Background: an optimization exercise with open tools, aiming at small area and a short achievable clock period. Do not read the settings as production practice. Function was checked by simulation only, so behaviour that the tests miss may differ from the original.

==> 01-14: inputs <==
==> flow/design.v (excerpt) <==
module fir_pipe_1(
    input clk,
    input reset_p,
    input [15:0]x,
    output [15:0]y
    );
    reg [15:0] d [1:19];
    reg [3:0] fill;        
    reg y_ok;              
    integer i;
    always @(posedge clk or posedge reset_p) begin
        if (reset_p) begin
            fill <= 4'd0;
            y_ok <= 1'b0;
            d[1] <= 16'd0;
        end else begin
            if (fill != 4'd11) fill <= fill + 4'd1;
            y_ok <= (fill == 4'd11);
            d[1] <= x;
        end
    end
    always @(posedge clk) begin
        for (i = 2; i <= 10; i = i + 1) d[i] <= d[i-1];
        d[11] <= (fill >= 4'd10) ? d[10] : 16'd0;
        for (i = 12; i <= 19; i = i + 1) d[i] <= d[i-1];
    end
    reg [16:0] p0;
    reg [16:0] p1;
    reg [16:0] p2;
    reg [16:0] p3;
    reg [16:0] p4;
    wire [16:0] pa0_a = {d[9][15], d[9][15], d[9][14], d[9][13], d[9][12], d[9][11], d[9][10], d[9][9], d[9][8], d[9][7], d[9][6], d[9][5], d[9][4], d[9][3], d[9][2], d[9][1], d[9][0]};
    wire [16:0] pa0_b = {d[19][15], d[19][15], d[19][14], d[19][13], d[19][12], d[19][11], d[19][10], d[19][9], d[19][8], d[19][7], d[19][6], d[19][5], d[19][4], d[19][3], d[19][2], d[19][1], d[19][0]};
  ...
==> flow/config.mk <==
export PLATFORM = sky130hd
export DESIGN_NAME = fir_pipe_1
export DESIGN_NICKNAME = fir_pipe_1
export VERILOG_FILES = /design/flow/design.v
export SDC_FILE = /design/flow/constraint.sdc
export NUM_CORES = 4
export LEC_CHECK = 0
export CAP_MARGIN = 20
export CORE_MARGIN = 2
export CORE_UTILIZATION = 40
export CTS_BUF_LIST = sky130_fd_sc_hd__clkbuf_8
export SLEW_MARGIN = 20
export SYNTH_HIERARCHICAL = 1
==> flow/constraint.sdc <==
create_clock -name core_clock -period 10.0 [get_ports {clk}]
set_input_delay 2.0000 -clock core_clock [delete_from_list [all_inputs] [get_ports {clk}]]
set_output_delay 2.0000 -clock core_clock [all_outputs]
set_load 0.01 [all_outputs]
standard.sh (not shown) runs the stock make flow with config.mk's settings and CLKGATE_MAP_FILE= SYNTH_SCRIPT=/design/flow/synth_recipe.tcl, a recipe that flattens the netlist after the stock synthesis.
==> flow/flow/run.sh <==
#!/bin/bash
# Standard layout flow, with the timing repair steps asked to leave a setup
# margin below the clock period (the constraints themselves are unchanged).
set -euo pipefail
bash standard.sh SETUP_SLACK_MARGIN=${FLOW_MARGIN:-6.9} finish > standard.log 2>&1
==> inputs of 03-27, as changes to 01-14 <==
--- a/flow/design.v
+++ b/flow/design.v
@@ -5,20 +5,17 @@
     input [15:0]x,
     output [15:0]y
     );
     reg [15:0] d [1:19];
     reg [3:0] fill;        
-    reg y_ok;              
     integer i;
     always @(posedge clk or posedge reset_p) begin
         if (reset_p) begin
             fill <= 4'd0;
-            y_ok <= 1'b0;
             d[1] <= 16'd0;
         end else begin
             if (fill != 4'd11) fill <= fill + 4'd1;
-            y_ok <= (fill == 4'd11);
             d[1] <= x;
         end
     end
     always @(posedge clk) begin
         for (i = 2; i <= 10; i = i + 1) d[i] <= d[i-1];
@@ -1132,12 +1129,12 @@
     fa3 ufs779 (.a(~rr[99]), .b(rr[98]), .c(rr[100]), .s(fs779), .co(fc780));
     wire [31:0] fa_ = {1'b0, rr[107], rr[104], rr[102], ~fc780, ~fc778, ~fc776, fc774, fc772, fc770, fc768, fc766, fc764, fc762, fc760, fc758, fc756, fc754, fc752, fc750, fc748, fc746, fc744, fc742, fc740, fc738, fc736, fc734, fc732, fc730, fs729, rr[0]};
     wire [31:0] fb_ = {1'b0, ~rr[106], rr[105], rr[103], rr[101], ~fs779, ~fs777, ~fs775, fs773, fs771, fs769, fs767, fs765, fs763, fs761, fs759, fs757, fs755, fs753, fs751, fs749, fs747, fs745, fs743, fs741, fs739, fs737, fs735, fs733, fs731, fs685, rr[1]};
     wire [31:0] acc = fa_ + fb_ + 32'd2147483648;
     reg [15:0] y_r;
-    always @(posedge clk) y_r <= acc[31:16];
-    assign y = y_r & {16{y_ok}};
+    always @(posedge clk) y_r <= (fill == 4'd11) ? acc[31:16] : 16'd0;
+    assign y = y_r;
 endmodule
 module fa3(input a, input b, input c, output s, output co);
     assign s = a ^ b ^ c;
     assign co = (a & b) | (a & c) | (b & c);
 endmodule
CORE_UTILIZATION = 50   (was 40)
CTS_BUF_LIST = sky130_fd_sc_hd__clkbuf_16   (was sky130_fd_sc_hd__clkbuf_8)
CTS_CLUSTER_DIAMETER = 80   (was default)
CTS_CLUSTER_SIZE = 25   (was default)
GPL_ROUTABILITY_DRIVEN = 0   (was default)
==> inputs of 07-20, as changes to 01-14 <==
--- a/flow/design.v
+++ b/flow/design.v
@@ -5,20 +5,17 @@
     input [15:0]x,
     output [15:0]y
     );
     reg [15:0] d [1:19];
     reg [3:0] fill;        
-    reg y_ok;              
     integer i;
     always @(posedge clk or posedge reset_p) begin
         if (reset_p) begin
             fill <= 4'd0;
-            y_ok <= 1'b0;
             d[1] <= 16'd0;
         end else begin
             if (fill != 4'd11) fill <= fill + 4'd1;
-            y_ok <= (fill == 4'd11);
             d[1] <= x;
         end
     end
     always @(posedge clk) begin
         for (i = 2; i <= 10; i = i + 1) d[i] <= d[i-1];
@@ -1132,12 +1129,12 @@
     fa3 ufs779 (.a(~rr[99]), .b(rr[98]), .c(rr[100]), .s(fs779), .co(fc780));
     wire [31:0] fa_ = {1'b0, rr[107], rr[104], rr[102], ~fc780, ~fc778, ~fc776, fc774, fc772, fc770, fc768, fc766, fc764, fc762, fc760, fc758, fc756, fc754, fc752, fc750, fc748, fc746, fc744, fc742, fc740, fc738, fc736, fc734, fc732, fc730, fs729, rr[0]};
     wire [31:0] fb_ = {1'b0, ~rr[106], rr[105], rr[103], rr[101], ~fs779, ~fs777, ~fs775, fs773, fs771, fs769, fs767, fs765, fs763, fs761, fs759, fs757, fs755, fs753, fs751, fs749, fs747, fs745, fs743, fs741, fs739, fs737, fs735, fs733, fs731, fs685, rr[1]};
     wire [31:0] acc = fa_ + fb_ + 32'd2147483648;
     reg [15:0] y_r;
-    always @(posedge clk) y_r <= acc[31:16];
-    assign y = y_r & {16{y_ok}};
+    always @(posedge clk) y_r <= (fill == 4'd11) ? acc[31:16] : 16'd0;
+    assign y = y_r;
 endmodule
 module fa3(input a, input b, input c, output s, output co);
     assign s = a ^ b ^ c;
     assign co = (a & b) | (a & c) | (b & c);
 endmodule
==> flow/run.sh (new file) <==
#!/bin/bash
# synth_recipe.tcl (not shown) runs the flow's synth.tcl, then flattens the netlist and writes it again
# the make line also repeats each setting of config.mk as NAME=value (left out here)
make -C /OpenROAD-flow-scripts/flow DESIGN_CONFIG=/design/flow/config.mk WORK_HOME=/design/flow/orfs CLKGATE_MAP_FILE= SYNTH_SCRIPT=/design/flow/synth_recipe.tcl finish
CTS_BUF_LIST = sky130_fd_sc_hd__clkbuf_8 sky130_fd_sc_hd__clkbuf_16   (was sky130_fd_sc_hd__clkbuf_8)
CTS_CLUSTER_DIAMETER = 100   (was default)
CTS_CLUSTER_SIZE = 30   (was default)
SETUP_SLACK_MARGIN = 5   (was default)
removed: flow/flow/run.sh
removed: flow/standard.sh
==> comparison <==
- Critical path depth: 03-27 > 01-14 > 07-20.
- The highest wire length belongs to 07-20, the lowest to 03-27.
- Final cell count, lowest first: 03-27, 07-20, 01-14.
- Worst setup slack: 03-27 > 07-20 > 01-14.
- The highest hold slack belongs to 07-20, the lowest to 01-14.
- Of 07-20 and 01-14, 01-14 has the higher sequential cell count (gap 1).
********
Wherever a line in the listing contains the word "config", copy that line out.

■ **TASK ANSWER**:
==> flow/config.mk <==
standard.sh (not shown) runs the stock make flow with config.mk's settings and CLKGATE_MAP_FILE= SYNTH_SCRIPT=/design/flow/synth_recipe.tcl, a recipe that flattens the netlist after the stock synthesis.
# the make line also repeats each setting of config.mk as NAME=value (left out here)
make -C /OpenROAD-flow-scripts/flow DESIGN_CONFIG=/design/flow/config.mk WORK_HOME=/design/flow/orfs CLKGATE_MAP_FILE= SYNTH_SCRIPT=/design/flow/synth_recipe.tcl finish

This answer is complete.